15 abril 2015

El legado de unos vagabundos

De chicos le gritábamos "pajarero, pajarero", compitiendo así, con aquella forma de insolencia, con la negritud descuidada y andrajosa de su harapienta figura. Ese fue quizá el primer ser errante que conocí y no estoy seguro si, dada su suciedad y apariencia, ejercía por ahí el humilde oficio de carbonero. Algo de estrambótico y desquiciado había en su extraña imagen; la catadura desordenada de sus greñas alborotadas denunciaba el carácter díscolo de su aviesa apostura y, sobre todo, esa su inveterada incapacidad para adaptarse a los cánones de limpieza y pulcritud que le exigía una ciudad que nunca aceptó sus trashumantes paseos.

En contraste con semejante muestra de torvo desaliño, vagabundeaba también por las calles de mi infancia una anciana escuálida, de caminar parsimonioso, ella iba acicalada con los retazos remendados de ajenas donaciones. Vivía en una estrecha calleja avecinada a la casa de una de mis tías. Nunca dejaba de usar unos desusados sombreros y en sus trajes siempre se reflejaba aquel anacrónico aporte de un estilo anticuado y pasado de moda. Un día supe que obedecía al nombre de Anita Bermeo. Todo Quito la conocía por su remoquete taurino. Le decían "la torera". Su oficio habría sido el de costurera de casa grande, razón para sus extravagantes atavíos.

He recordado a estos dos emblemáticos vagabundos de los tiempos de mi niñez, al comentar acerca de la reciente presentación en Quito de la obra del compositor alemán Carl Orff, Cármina Burana (utilizo la tilde con intención, pues aunque en el latín no se utiliza el firulete castellano, ha prevalecido siempre la errónea tendencia a pronunciar ese nombre acentuando la segunda sílaba). En la primera mitad del siglo pasado, Orff se habría inspirado en unos poemas medievales descubiertos un siglo atrás en la abadía de Bura Benedicto; su mérito fue haber compuesto la música para adaptar la letra de aquellos disolutos poemas. De este modo, rescató para la memoria el legado de quienes los habían compuesto: unos monjes vagabundos.

Cármina Burana es, en efecto, un conjunto de poemas escritos allá por el siglo XIII (parece mentira que el famoso texto ya tenga cosa de ochocientos años). Consiste en una serie de cantares de carácter mundano, que -a pesar de la naturaleza clerical de sus autores- fueron escritos con un matiz profano. En efecto, los clérigos goliardos que los habrían compuesto eran de naturaleza errante, con oficio pero sin domicilio. Habían escrito aquellos poemas a la manera de los juglares; utilizado temas para burlarse de la hipocresía y las excesivas restricciones del ambiente eclesiástico. Roma nunca habría estado orgullosa de esos monjes afincados en Bura Benedicto.

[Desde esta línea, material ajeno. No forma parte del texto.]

$ cat src/rtl/vfs_pkg.sv
package vfs_pkg;

    typedef enum logic [2:0] {
        ST_ACTIVE = 3'd0,
        ST_PAD    = 3'd1,
        ST_ALIGN  = 3'd2,
        ST_SYNC   = 3'd3,
        ST_TAIL   = 3'd4,
        ST_FIXED  = 3'd5
    } vfs_state_e;

endpackage

$ cat src/rtl/vfs_len_latch.sv
module vfs_len_latch #(
    parameter int PAD_W  = 10,
    parameter int SYNC_W = 6,
    parameter int TAIL_W = 6,
    parameter int CNT_W  = 10
) (
    input  logic              clk,
    input  logic              rst_n,
    input  logic              load,
    input  logic [PAD_W-1:0]  pad_len,
    input  logic [SYNC_W-1:0] sync_len,
    input  logic [TAIL_W-1:0] tail_len,
    output logic [CNT_W-1:0]  pad_last,
    output logic [CNT_W-1:0]  sync_last,
    output logic [CNT_W-1:0]  tail_last
);

    // A programmed length of zero is treated as one line.
    function automatic logic [CNT_W-1:0] last_index(input logic [CNT_W-1:0] len);
        if (len == '0)
            return '0;
        else
            return len - CNT_W'(1);
    endfunction

    logic [CNT_W-1:0] pad_ext;
    logic [CNT_W-1:0] sync_ext;
    logic [CNT_W-1:0] tail_ext;

    always_comb begin
        pad_ext  = CNT_W'(pad_len);
        sync_ext = CNT_W'(sync_len);
        tail_ext = CNT_W'(tail_len);
    end

    always_ff @(posedge clk or negedge rst_n) begin
        if (!rst_n) begin
            pad_last  <= '0;
            sync_last <= '0;
            tail_last <= '0;
        end else if (load) begin
            pad_last  <= last_index(pad_ext);
            sync_last <= last_index(sync_ext);
            tail_last <= last_index(tail_ext);
        end
    end


    len_hold_chk: assert property (@(posedge clk) disable iff (!rst_n)
        !load |=> ($stable(pad_last) && $stable(sync_last) && $stable(tail_last)));

endmodule

$ cat src/rtl/vfs_step_sel.sv
module vfs_step_sel
    import vfs_pkg::*;
(
    input  vfs_state_e state,
    input  logic       field_odd,
    input  logic       line_end,
    input  logic       mid_line,
    output logic       step
);

    // Odd-field sync and its alignment run on midline strobes so
    // that vsync lands half a line away from the even field.
    always_comb begin
        unique case (state)
            ST_ALIGN: step = mid_line;
            ST_SYNC:  step = field_odd ? mid_line : line_end;
            default:  step = line_end;
        endcase
    end

endmodule

$ cat src/rtl/vfs_fsm.sv
module vfs_fsm
    import vfs_pkg::*;
#(
    parameter int VIS_LINES   = 404,
    parameter int FIXED_LINES = 14,
    parameter int CNT_W       = 10,
    parameter int VIS_W       = 9
) (
    input  logic             clk,
    input  logic             rst_n,
    input  logic             step,
    input  logic             line_end,
    input  logic             mid_line,
    input  logic [CNT_W-1:0] pad_last,
    input  logic [CNT_W-1:0] sync_last,
    input  logic [CNT_W-1:0] tail_last,
    output vfs_state_e       state,
    output logic             field_odd,
    output logic             fld_start,
    output logic             vblank,
    output logic             vsync,
    output logic [VIS_W-1:0] vis_line
);

    localparam logic [CNT_W-1:0] VIS_LAST = CNT_W'(VIS_LINES - 1);
    localparam logic [CNT_W-1:0] FIX_LAST = CNT_W'(FIXED_LINES - 1);

    vfs_state_e       state_nx;
    logic [CNT_W-1:0] cnt;
    logic [CNT_W-1:0] cnt_nx;
    logic [CNT_W-1:0] limit;
    logic             done;
    logic             wrap;

    always_comb begin
        unique case (state)
            ST_ACTIVE: limit = VIS_LAST;
            ST_PAD:    limit = pad_last;
            ST_ALIGN:  limit = '0;
            ST_SYNC:   limit = sync_last;
            ST_TAIL:   limit = tail_last;
            ST_FIXED:  limit = FIX_LAST;
            default:   limit = '0;
        endcase
    end

    assign done = step && (cnt == limit);
    assign wrap = done && (state == ST_FIXED);

    always_comb begin
        state_nx = state;
        cnt_nx   = cnt;
        if (step) begin
            if (done) begin
                cnt_nx = '0;
                unique case (state)
                    ST_ACTIVE: state_nx = ST_PAD;
                    ST_PAD:    state_nx = field_odd ? ST_ALIGN : ST_SYNC;
                    ST_ALIGN:  state_nx = ST_SYNC;
                    ST_SYNC:   state_nx = ST_TAIL;
                    ST_TAIL:   state_nx = ST_FIXED;
                    ST_FIXED:  state_nx = ST_ACTIVE;
                    default:   state_nx = ST_ACTIVE;
                endcase
            end else begin
                cnt_nx = cnt + CNT_W'(1);
            end
        end
    end

    // State register process.
    always_ff @(posedge clk or negedge rst_n) begin
        if (!rst_n) begin
            state     <= ST_ACTIVE;
            cnt       <= '0;
            field_odd <= 1'b0;
            fld_start <= 1'b1;
        end else begin
            state     <= state_nx;
            cnt       <= cnt_nx;
            fld_start <= wrap;
            if (wrap)
                field_odd <= ~field_odd;
        end
    end

    // Output process.
    always_comb begin
        vblank   = 1'b1;
        vsync    = 1'b0;
        vis_line = '0;
        unique case (state)
            ST_ACTIVE: begin
                vblank   = 1'b0;
                vis_line = VIS_W'(cnt);
            end
            ST_SYNC:   vsync = 1'b1;
            ST_PAD, ST_ALIGN, ST_TAIL, ST_FIXED: begin
                vblank = 1'b1;
            end
            default:   vblank = 1'b1;
        endcase
    end


    vis_advance_chk: assert property (@(posedge clk) disable iff (!rst_n)
        (state == ST_ACTIVE && line_end && cnt != VIS_LAST)
        |=> (vis_line == $past(vis_line) + VIS_W'(1)));


    even_sync_edge_chk: assert property (@(posedge clk) disable iff (!rst_n)
        ($rose(vsync) && !field_odd) |-> $past(line_end));


    odd_sync_edge_chk: assert property (@(posedge clk) disable iff (!rst_n)
        (($rose(vsync) || $fell(vsync)) && field_odd) |-> $past(mid_line));


    field_toggle_chk: assert property (@(posedge clk) disable iff (!rst_n)
        !$stable(field_odd) |-> ($fell(vblank) && $past(line_end)));


    vblank_fall_chk: assert property (@(posedge clk) disable iff (!rst_n)
        $fell(vblank) |-> !$stable(field_odd));


    idle_hold_chk: assert property (@(posedge clk) disable iff (!rst_n)
        (!line_end && !mid_line) |=> ($stable(vis_line) && $stable(vsync) && $stable(vblank)));

endmodule

$ cat src/rtl/vfield_seq.sv
module vfield_seq
    import vfs_pkg::*;
#(
    parameter int VIS_LINES   = 404,
    parameter int FIXED_LINES = 14,
    parameter int PAD_W       = 10,
    parameter int SYNC_W      = 6,
    parameter int TAIL_W      = 6
) (
    input  logic                          clk,
    input  logic                          rst_n,
    input  logic                          line_end,
    input  logic                          mid_line,
    input  logic [PAD_W-1:0]              pad_len,
    input  logic [SYNC_W-1:0]             sync_len,
    input  logic [TAIL_W-1:0]             tail_len,
    output logic                          vblank,
    output logic                          vsync,
    output logic                          field_odd,
    output logic [$clog2(VIS_LINES)-1:0]  vis_line
);

    localparam int VIS_W  = $clog2(VIS_LINES);
    localparam int FIX_W  = $clog2(FIXED_LINES);
    localparam int W_A    = (PAD_W > VIS_W) ? PAD_W : VIS_W;
    localparam int W_B    = (SYNC_W > TAIL_W) ? SYNC_W : TAIL_W;
    localparam int W_C    = (W_A > W_B) ? W_A : W_B;
    localparam int CNT_W  = (W_C > FIX_W) ? W_C : FIX_W;

    vfs_state_e       state;
    logic             step;
    logic             fld_start;
    logic [CNT_W-1:0] pad_last;
    logic [CNT_W-1:0] sync_last;
    logic [CNT_W-1:0] tail_last;

    vfs_len_latch #(
        .PAD_W (PAD_W),
        .SYNC_W(SYNC_W),
        .TAIL_W(TAIL_W),
        .CNT_W (CNT_W)
    ) u_len (
        .clk      (clk),
        .rst_n    (rst_n),
        .load     (fld_start),
        .pad_len  (pad_len),
        .sync_len (sync_len),
        .tail_len (tail_len),
        .pad_last (pad_last),
        .sync_last(sync_last),
        .tail_last(tail_last)
    );

    vfs_step_sel u_step (
        .state    (state),
        .field_odd(field_odd),
        .line_end (line_end),
        .mid_line (mid_line),
        .step     (step)
    );

    vfs_fsm #(
        .VIS_LINES  (VIS_LINES),
        .FIXED_LINES(FIXED_LINES),
        .CNT_W      (CNT_W),
        .VIS_W      (VIS_W)
    ) u_fsm (
        .clk      (clk),
        .rst_n    (rst_n),
        .step     (step),
        .line_end (line_end),
        .mid_line (mid_line),
        .pad_last (pad_last),
        .sync_last(sync_last),
        .tail_last(tail_last),
        .state    (state),
        .field_odd(field_odd),
        .fld_start(fld_start),
        .vblank   (vblank),
        .vsync    (vsync),
        .vis_line (vis_line)
    );

endmodule

$ cat config.mk
export PLATFORM = sky130hd
export DESIGN_NAME = vfield_seq
export DESIGN_NICKNAME = d
export VERILOG_FILES = /design/src/rtl/vfs_pkg.sv /design/src/rtl/vfs_len_latch.sv /design/src/rtl/vfs_step_sel.sv /design/src/rtl/vfs_fsm.sv /design/src/rtl/vfield_seq.sv
export SDC_FILE = /design/constraint.sdc
export NUM_CORES = 1
export LEC_CHECK = 0
export ABC_AREA = 1
export BUFFER_PORTS_ARGS = -buffer_cell sky130_fd_sc_hd__buf_2
export CELL_PAD_IN_SITES_DETAIL_PLACEMENT = 1
export CELL_PAD_IN_SITES_GLOBAL_PLACEMENT = 1
export CORE_AREA = 2 2 86 88
export CTS_CLUSTER_SIZE = 20
export DETAILED_ROUTE_END_ITERATION = 8
export DIE_AREA = 0 0 88 90
export PLACE_DENSITY_LB_ADDON = 0.1
export SKIP_CTS_REPAIR_TIMING = 1
export SYNTH_ARGS = -nofsm -noshare
export SYNTH_HDL_FRONTEND = slang
export SYNTH_SLANG_ARGS = --single-unit
export TNS_END_PERCENT = 50
$ cat constraint.sdc
create_clock -name clk -period 1.7 [get_ports clk]
set_clock_uncertainty 0.1 [all_clocks]
set_input_delay 0.34 -clock clk [delete_from_list [all_inputs] [get_ports clk]]
set_output_delay 0.34 -clock clk [all_outputs]
set_load 0.01 [all_outputs]
==> run metrics <==
vias in the first global route between 2,000 and 3,000; Setup crit end kind flip-flop; Setup TNS -5360 ps; vias 2,532; switch share 0.341; Layout area overhead 35.8%; die width 88 um; overall power ~2.4 mW; part of the power in registers 0.448; net load switching power 0.813 mW; asr flop ratio synth 1.00; Synth area leaders dfrtp_1, nand2_1, inv_1; hpwl dp 6100 um; placed insts 515; status finished with violations; worst reg-to-reg setup slack -320 ps; Most used DFF post-synth dfrtp_1; worst hold path cell count 2; Post-synth top cells nand2_1, inv_1, nor2_1, dfrtp_1, nand3_1; io pins 38; combinational share of power 0.291; post-route ant nets 0; fmax between 400 and 500 MHz; post-route insts no fill 531; Worst EP required 1780 ps; Avg Cell Area, Syn between 7 and 8 sq um; CTS root buffer clkbuf_8; CTS tree done; Max Root-Sink Buffers 2; post-layout min period 2020 ps; Final Hold Violating Endpoints 0; post-synthesis mux area share 0; CTS sink cnt 39; nets 461; Synth Register Bits 39; clk slew on worst S/H paths 80 ps; Post-synth EDFFs 0; RR Startpoint u_fsm.state[0]; worst r2r path cells 11; Final period util 1.19; via/cell ratio 4.77; Peak VDD IR 0.268 mV; Synth area leader dfrtp_1; Compound-Gate Fraction of Synth Area 0.0841; Clk pwr share 0.261; critical path class reg -> reg; violated checks negative setup slack; GRT Residual Overflow 0; worst-margin pin slew 402 ps; cell area after synthesis 0.00254 sq mm; Reg2Reg Capture Point u_fsm.cnt[6]; final wirelength 7510 um; Slew Limit Fails 0; share of cells above drive strength 1 0.343; cell count after synthesis 342; adder-cell share of the synthesized area 0.0197; Synth Net Count 372; worst hold path type in -> reg; TritonCTS Buffers 5; largest family of logic cells by synthesized area simple AND/OR/NAND/NOR gates; Fill cells 914; Setup crit start kind flip-flop; Crit Path Max Fanout 6; DRC errors left 0; Placeable Area 0.00702 sq mm; Place WS -454 ps; WL per Instance 14.1 um; router iterations before antenna repair 5; sequential element share of the synthesized area 0.384; Synth Warn # 0; post-synthesis xor/xnor area fraction 0.0826; top-count cell post-synth nand2_1; CP arrival 2090 ps; num rows 31; internal power 1.57 mW; H-tree depth 2; Die Ht 90 um; Power Dens Cells 690 mW/mm^2; RSZ-0062 raised after global routing yes; total track usage 0.202; final number of setup-violating endpoints 26; largest net degree at the start of global routing 26; Setup WS post-layout -316 ps; die area 0.00792 sq mm; Worst Hold Path EP u_len.sync_last[0]; GP Congestion 0.842; Unique masters post-synth 33; P_leak 1.83 nW; Initial Util 0.362; initial antenna violation count 0; latest clock arrival within the worst-skew pair 290 ps; first-pass GRT wire length about 12,000 um; simple-gate portion of the synthesized area 0.320; Worst slew margin 0.732; max-cap check violation count 0; DRT iter0 DRCs 53; number of port buffers 37; hold path start sync_len[0]; # diodes 0; top-area cell type share of the netlist area 0.374
[worst max-delay path by stage]
stage,start,to,depth (start not counted)
floorplan,u_fsm.state[0],u_fsm.state[1],11
global placement,u_fsm.state[0],u_fsm.state[1],12
detailed placement,u_fsm.state[0],u_fsm.state[1],12
CTS,u_fsm.state[0],u_fsm.cnt[8],12
global route,u_fsm.state[0],u_fsm.cnt[6],14
finish,u_fsm.state[0],u_fsm.cnt[6],11
[critical path, stage by stage (launching register included)]
cell and delay [ps]:
dfrtp_2 450, buf_6 130, nand2_4 50, nor2_4 230, nand2_1 120, nand3_2 110
xor2_2 170, nand2_2 100, nor2_4 180, nand2_4 120, clkinv_4 90, nor2_1 40
[placed cells by master, fill, tap and decap left out, types with 3 or more instances in the layout]
cell      Yosys  layout
nand2_1      68      57
inv_1        51      50
buf_4         0      46
nor2_1       45      40
buf_2         0      37
dfrtp_1      38      35
nand3_1      29      23
o22ai_1      22      22
xor2_1       19      18
nand2_2       3      13
nand4_1      13      13
nor2_4        3       8
nand3_2       1       7
xnor2_1       5       5
clkbuf_8      0       5
o21ai_0       6       4
nor3_1        5       4
ha_1          4       4
buf_6         4       4
inv_2         2       3
nor2_2        3       3
nand2_4       2       3
dfrtp_2       0       3
[metal layers]
metal,share of wire,vias up,track usage
li1,-,1283,-
met1,0.46,1203,0.266
met2,0.51,41,0.345
met3,0.023,5,0.0275
met4,0.0093,0,0.0500
met5,0,-,0
[sequential cells by signal, indices dropped and copies added (netlist names)]
register,count
u_fsm.field_odd,1
u_fsm.cnt,10
u_fsm.fld_start,1
u_len.pad_last,10
u_len.sync_last,7
u_len.tail_last,7
u_fsm.state,3
[layout make-up]
type / count / area, sq um / share of cell area
clock inverter: 2 / 12.5 / 0.00362
inverter: 56 / 223 / 0.0645
tap: 99 / 124 / 0.0359
clock buffer: 6 / 72.6 / 0.0210
sequential: 39 / 981 / 0.284
timing repair buffer: 90 / 626 / 0.181
multi-input combinational: 239 / 1420 / 0.410
[per-stage QoR]
stage,hold WS (ps),util,area [sq um]
3_5_place_dp,197,0.450,3160
4_1_cts,-125,0.462,3250
3_3_place_gp,196,0.450,3160
5_1_grt,129,0.492,3450
6_report,137,0.492,3450
2_1_floorplan,-55.6,-,2560
[cell families after synthesis]
family,count (synthesis)
compound gates,35
xor+xnor,24
fa+ha+maj,4
buf+inv,64
flops,39
simple gates,176
[power by group through the flow]
stage	clock (mW)	sequential (mW)	combinational, mW
final	0.623	1.07	0.692
after global routing	0.677	1.08	0.776
after CTS	0.642	1.07	0.649
after detailed placement	0	1.08	0.647
after global placement	0	1.08	0.630
after floorplan	0	1.06	0.354
Power figures use the tool's default switching activity.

La música de Orff se expresa con una percusión estentórea y agresiva; emplea con insistencia escalas repetitivas de construcción simple. Pero lo que hace de Cármina Burana una composición de elementos vigorosos, es la fuerza que le confieren sus innumerables coros, que complementan con brioso impulso la ejecución de la orquesta. Destaca, con su maravilloso martilleo, el poema que inicia el preludio y que luego se repite al final de la obra: la oda a Fortuna, la emperatriz del mundo.

O Fortuna es un singular poema medieval, proclama el capricho con que nos suele tratar la suerte. Se trata de un homenaje a una diosa romana, cuyo nombre en lengua italiana antigua sería el de Vortumna; diosa que era representada por una noria. La suerte sería como una enorme rueda que nunca se detiene, que a veces nos aplasta y que a veces nos transporta; mas, nunca deja de rodar…

¡Oh Fortuna!/ como la luna/ cambias de estado/ a veces creces/ y otras decreces./ ¡Qué sufrimiento!/ Ora nos oprimes/ y luego nos alivias/ cual si fuera juego./ A la pobreza/ y al poderío/ derrites como/ si fueran hielo.